Por Arlette Luévano
ME GUSTA creer que no soy una persona que se molesta de la nada. Cuando algo me incomoda, trato de evaluar si mi reacción está justificada. Me hago preguntas: ¿Estoy siendo demasiado sensible? ¿Habrá otra interpretación? ¿Estoy exagerando? En la medida de lo posible, claro.
PERO HAY momentos en que todo parece confuso, como si el mundo hablara en claves que no reconozco. A veces dudo incluso de mi percepción. Vivimos en una época donde el gaslighting (esa forma de invalidar la experiencia del otro) no siempre viene de una sola persona: parece una presencia que flota en el aire.
EN MEDIO de eso, he notado una constante que me enoja más de lo que quisiera: cuando hago una pregunta directa, clara, y recibo una respuesta que no tiene nada que ver.
NO ME REFIERO a simples malentendidos. Hablo de ese gesto cotidiano y desconcertante donde alguien contesta otra cosa, como si no me hubiera escuchado, como si la pregunta no existiera, como si responder lo que se pregunta fuera un lujo o una molestia.

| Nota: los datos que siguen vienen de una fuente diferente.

==> src/rtl/uart_tx_framer.sv <==
// ---------------------------------------------------------------------------
// uart_tx_framer
// Transmit half of the UART link. Accepts one byte per valid/ready handshake,
// builds the frame {stop, parity, data[7:0], start} and shifts it out LSB
// first on serial_out, each bit held CLKS_PER_BIT cycles.
//   clk, reset  : clock, synchronous active-high reset
//   tx_valid    : host presents tx_data
//   tx_data     : byte to send, sampled only on the handshake
//   tx_ready    : high in IDLE
//   serial_out  : registered TX line, idles high
//   busy        : frame in progress (any state but IDLE)
//   done_flag   : one-cycle pulse in the cycle after the stop bit ends
//   state_dbg   : current FSM state, for observation only
//
// Handshake: a byte transfers at a rising edge where tx_valid & tx_ready are
// both high. The host must keep tx_valid (and tx_data) stable until then;
// tx_valid/tx_data are ignored while busy.
// ---------------------------------------------------------------------------
module uart_tx_framer
  import uart_pkg::*;
#(
  parameter int CLKS_PER_BIT = 16,
  parameter int PARITY_ODD   = 0
) (
  input  logic                 clk,
  input  logic                 reset,
  input  logic                 tx_valid,
  input  logic [DATA_BITS-1:0] tx_data,
  output logic                 tx_ready,
  output logic                 serial_out,
  output logic                 busy,
  output logic                 done_flag,
  output uart_tx_state_t       state_dbg
);

  uart_tx_state_t         state_q, state_d;
  logic [2:0]             bit_idx_q, bit_idx_d;
  logic [FRAME_BITS-1:0]  shift_q, shift_d;
  logic                   serial_out_q, serial_out_d;
  logic                   done_q, done_d;
  logic                   baud_clear;
  logic                   bit_end;
  logic [FRAME_BITS-1:0]  frame;

  uart_baud_gen #(.CLKS_PER_BIT(CLKS_PER_BIT)) u_baud (
    .clk     (clk),
    .reset   (reset),
    .clear   (baud_clear),
    .enable  (state_q != IDLE),
    .bit_end (bit_end)
  );

  // Frame word assembled at the handshake; bit 0 goes on the line first.
  always_comb begin
    frame                          = '0;
    frame[START_POS]               = 1'b0;
    frame[DATA_LSB +: DATA_BITS]   = tx_data;
    frame[PARITY_POS]              = calc_parity(tx_data, PARITY_ODD != 0);
    frame[STOP_POS]                = 1'b1;
  end

  always_comb begin
    state_d    = state_q;
    bit_idx_d  = bit_idx_q;
    shift_d    = shift_q;
    done_d     = 1'b0;
    baud_clear = 1'b0;

    // Every bit period end moves the next frame bit into position 0;
    // ones are shifted in so an emptied register reads as idle line.
    if (state_q != IDLE && bit_end) begin
      shift_d = {1'b1, shift_q[FRAME_BITS-1:1]};
    end

    case (state_q)
      IDLE: begin
        if (tx_valid) begin
          shift_d    = frame;
          bit_idx_d  = '0;
          baud_clear = 1'b1;
          state_d    = START;
        end
      end
      START: begin
        if (bit_end) state_d = DATA;
      end
      DATA: begin
        if (bit_end) begin
          if (bit_idx_q == 3'd7) begin
            bit_idx_d = '0;
            state_d   = PARITY;
          end else begin
            bit_idx_d = bit_idx_q + 3'd1;
          end
        end
      end
      PARITY: begin
        if (bit_end) state_d = STOP;
      end
      STOP: begin
        if (bit_end) begin
          state_d = IDLE;
          done_d  = 1'b1;
        end
      end
      default: state_d = IDLE;
    endcase

    // The line value is registered from the next-state view so each bit
    // appears on the edge that enters its period.
    serial_out_d = (state_d == IDLE) ? 1'b1 : shift_d[0];
  end

  always_ff @(posedge clk) begin
    if (reset) begin
      state_q      <= IDLE;
      bit_idx_q    <= '0;
      shift_q      <= '1;
      serial_out_q <= 1'b1;
      done_q       <= 1'b0;
    end else begin
      state_q      <= state_d;
      bit_idx_q    <= bit_idx_d;
      shift_q      <= shift_d;
      serial_out_q <= serial_out_d;
      done_q       <= done_d;
    end
  end

  assign tx_ready   = (state_q == IDLE);
  assign busy       = (state_q != IDLE);
  assign serial_out = serial_out_q;
  assign done_flag  = done_q;
  assign state_dbg  = state_q;

endmodule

PREGUNTO: “¿VAS a venir mañana?”, y me responden: “Tengo muchas ganas de verte”.
PREGUNTO: “¿YA comiste?”, y me responden: “He tenido un día muy raro”.
Y EN LA esfera pública, es aún peor.
LO QUE en lo cotidiano se siente como desconcierto, en el ámbito público se convierte en estrategia. La evasión ya no es torpeza: es cálculo.
BASTA ASISTIR a una conferencia de prensa o leer una entrevista con alguna figura institucional. Preguntas urgentes reciben respuestas diluidas. Se cuestiona sobre la falta de inclusión y se responde con discursos vacíos sobre diversidad. Se pide transparencia y se obtiene una lista de eufemismos.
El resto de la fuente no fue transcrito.